GAEAとは、長与がクラッシュ・ギャルズとして一世風靡した全日本女子プロレス興行を引退したあとの94年に発足した女子プロレス団体。95年の旗揚げ戦からちょうど10年後に解散した。元タッグパートナーのライオネス飛鳥やアジャコング、北斗晶や尾崎魔弓、豊田真奈美、デビル雅美ほかあまたのメジャーフリーランサー(当時)たちが集結し、業界No.1に君臨。“アベンジャーズ”が紡いだ物語は、1年どころか濃密なまま10年で最終話を迎えた。
一方のMarvelousは、7月19日の東京・後楽園ホール大会が旗揚げ5周年アニバーサリー。10代から50代の幅広い選手たちが“所属”する。既婚者でキャリア30年超えのKAORUと渡辺智子を除く若手選手たちは、千葉・船橋市内に建設された道場併設型の寮で共同生活を送る。手を伸ばせばリングにふれられる環境下で衣食住をともにさせるのは、長与がGAEA時代から一貫してきた手法だ。
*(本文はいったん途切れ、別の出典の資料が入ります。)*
This is an optimization exercise on Yosys and OpenROAD, whose aim is small area, a short achievable clock period and few clock cycles, not a production implementation. Power and IR drop assume default switching activity.

Design hdc_encoder_top, start of the top module:
module hdc_encoder_top (
  input  logic      clk_i,
  input  logic      rst_i,
  input  logic      csr_we_i,
  input  logic      csr_re_i,
  input  hdc_pkg::csr_addr_t csr_addr_i,
  input  hdc_pkg::csr_data_t csr_wdata_i,
  output hdc_pkg::csr_data_t csr_rdata_o,
  output logic      csr_rvalid_o,
  output hdc_pkg::hv_t       qhv_o,
  output logic      qhv_valid_o
);
  localparam int unsigned LANES = hdc_pkg::HV_DIM / 2;
  logic     start, n_zero, busy, done;
  logic [hdc_pkg::HV_DIM/2-1:0] grp;
  hdc_pkg::count_t   num_items;
  hdc_pkg::im_addr_t base_a, ab_dist;
  logic [hdc_pkg::IM_DEPTH*hdc_pkg::HV_DIM-1:0] mem;
  logic [LANES*hdc_pkg::IM_DEPTH-1:0] y;
  logic [hdc_pkg::IM_DEPTH-1:0] mask;
  hdc_csr u_csr (
    .clk_i        ( clk_i        ), .rst_i        ( rst_i        ),
    .csr_we_i     ( csr_we_i     ), .csr_re_i     ( csr_re_i     ),
    .csr_addr_i   ( csr_addr_i   ), .csr_wdata_i  ( csr_wdata_i  ),
    .busy_i       ( busy         ), .done_i       ( done         ),
    .result_i     ( qhv_o        ), .csr_rdata_o  ( csr_rdata_o  ),
    .csr_rvalid_o ( csr_rvalid_o ), .start_o      ( start        ),
    .n_zero_o     ( n_zero       ), .num_items_o  ( num_items    ),
    .base_a_o     ( base_a       ), .dist_o       ( ab_dist         )
  );
  im_shared_mem u_mem (
    .clk_i ( clk_i ), .csr_we_i ( csr_we_i ), .csr_addr_i ( csr_addr_i ),
    .csr_wdata_i ( csr_wdata_i ), .mem_o ( mem )
  );
  im_fetcher #(.LANES(LANES)) u_fetch (
    .mem_i ( mem ), .grp_i ( grp ), .num_items_i ( num_items ),
  ...
==> module hv_bundler, before the edit <==
module hv_bundler #(
  parameter int unsigned LANES = 16
) (
  input  logic   clk_i,
  input  logic   rst_i,
  input  logic   start_i,
  input  logic   n_zero_i,
  input  hdc_pkg::count_t num_items_i,
  input  logic [LANES*hdc_pkg::IM_DEPTH-1:0] y_i,
  input  logic [hdc_pkg::IM_DEPTH-1:0]       mask_i,
  output logic [LANES-1:0] grp_o,
  output logic   busy_o,
  output logic   done_o,
  output hdc_pkg::hv_t    qhv_o,
  output logic   qhv_valid_o
);
  localparam int unsigned D = hdc_pkg::IM_DEPTH;
  logic       ph1_q, ph2_q, ph3_q;
  logic       accept;
  logic [4:0]         thr_q [9];   
  logic [LANES-1:0]   maj;
  logic [LANES-1:0]   part_q;
  assign accept = start_i && !n_zero_i && !ph1_q && !ph2_q;
  assign busy_o = ph1_q || ph2_q || ph3_q;
  logic [LANES-1:0] par_q;
  logic             par_dec_q;
  always_ff @(posedge clk_i) begin
    if (rst_i) begin
      par_q     <= '0;
      par_dec_q <= 1'b0;
    end else begin
      par_q     <= ~par_q;
      par_dec_q <= ~par_dec_q;
    end
  end
  assign grp_o = par_q;
  always_ff @(posedge clk_i) begin
    if (rst_i) begin
      ph1_q       <= 1'b0;
      ph2_q       <= 1'b0;
      ph3_q       <= 1'b0;
      done_o      <= 1'b0;
      qhv_valid_o <= 1'b0;
    end else begin
      ph1_q       <= accept;
      ph2_q       <= ph1_q;
      ph3_q       <= ph2_q;
      qhv_valid_o <= ph3_q;
      if (accept) begin
        done_o <= 1'b0;
      end else if (ph3_q) begin
        done_o <= 1'b1;
      end
    end
  end
  logic [2:0] qcap, rhalf;
  assign qcap  = (num_items_i[7:6] != 2'd0) ? 3'd4 : {1'b0, num_items_i[5:4]};
  assign rhalf = num_items_i[3:1];
  for (genvar h = 0; h < 9; h++) begin : g_thr
    logic [5:0] base, step, t;
    assign base = {3'b0, rhalf} + 6'd1;
    if (h <= 4) begin : g_up
      assign step = 6'(qcap * (8 - 2 * h));
      assign t    = base + step;
      always_ff @(posedge clk_i) begin
        thr_q[h] <= (t > 6'd16) ? 5'd16 : t[4:0];
      end
    end else begin : g_down
      assign step = 6'(qcap * (2 * h - 8));
      assign t    = base - step;
      always_ff @(posedge clk_i) begin
        thr_q[h] <= (base > step) ? t[4:0] : 5'd0;
      end
    end
  end
  function automatic logic [1:0] fadd(input logic a, input logic b, input logic c);
    fadd = {(a & b) | (a & c) | (b & c), a ^ b ^ c};
  endfunction
  function automatic logic [7:0] csa16(input logic [15:0] v);
    logic [1:0] f0, f1, f2, f3, f4, g0, g1, g2;
    f0 = fadd(v[0],  v[1],  v[2]);
    f1 = fadd(v[3],  v[4],  v[5]);
    f2 = fadd(v[6],  v[7],  v[8]);
    f3 = fadd(v[9],  v[10], v[11]);
    f4 = fadd(v[12], v[13], v[14]);
    g0 = fadd(f0[0], f1[0], f2[0]);
    g1 = fadd(f3[0], f4[0], v[15]);
    g2 = fadd(f0[1], f1[1], f2[1]);
    csa16 = {g2[1], f4[1], f3[1], g2[0], g1[1], g0[1], g1[0], g0[0]};
  endfunction
  function automatic logic [2:0] count6(input logic [5:0] v);
    logic [1:0] a, b;
    a = fadd(v[0], v[1], v[2]);
    b = fadd(v[3], v[4], v[5]);
    count6 = {1'b0, a} + {1'b0, b};
  endfunction
  for (genvar l = 0; l < LANES; l++) begin : g_lane
    logic [D-1:0] y, ym;
    logic [7:0]   all_q, ext_c_q;   
    logic [3:0]   half;             
    logic [3:0]   s_ext;
    logic [4:0]   thr, thr_sel_q;   
    logic [3:0]   ext_q;            
    assign y  = y_i[l*D +: D];
    assign ym = y & mask_i;
    always_ff @(posedge clk_i) begin
      all_q   <= csa16(y);
      ext_c_q <= csa16(ym);
    end
    assign half  = 4'(count6({all_q[6:2], all_q[0]})) + {2'b0, all_q[7], 1'b0};
    assign s_ext = 4'(ext_c_q[0]) + 4'(ext_c_q[1]) +
                   {2'b0, count6({1'b0, ext_c_q[6:2]}), 1'b0} + {1'b0, ext_c_q[7], 2'b0};
    always_comb begin
      thr = '0;
      for (int h = 0; h < 9; h++) thr = thr | ((half == 4'(h)) ? thr_q[h] : 5'd0);
    end
    always_ff @(posedge clk_i) begin
      thr_sel_q <= thr;
      ext_q     <= s_ext;
    end
    assign maj[l] = ({1'b0, ext_q} >= thr_sel_q);
  end
  always_ff @(posedge clk_i) begin
    part_q <= maj;
  end
  always_ff @(posedge clk_i) begin
    if (ph3_q) qhv_o <= par_dec_q ? {maj, part_q} : {part_q, maj};
  end
endmodule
入寮している10代から20代の彼女たちは、スマホを手離さない情報過多の時代に生まれ、時短と自由と利便性を選択しながら育った世代。流行が残酷なほど速いスピードで去ることを知っている。長与は、ここに着目した。1年では長すぎる、3カ月がいい塩梅と企てたわけだ。
昨秋、彩羽は子どものように泣きじゃくった
長与はすでに第一線から退き、経営者で総監督の立場にいる。日々の練習はもちろん、マナー、指導などの基本の「き」は、選手が選手へ伝承している。そのトップにいるのは、「選手代表」の彩羽匠(いろは・たくみ)。福岡県出身の28歳だ。8年前のデビュー戦はスターダムだったが、かねてから憧憬していた長与が再び新団体を興すことを知ると、退団して移籍。海の物とも山の物ともつかないMarvelousに身を捧げようと、腹をくくった。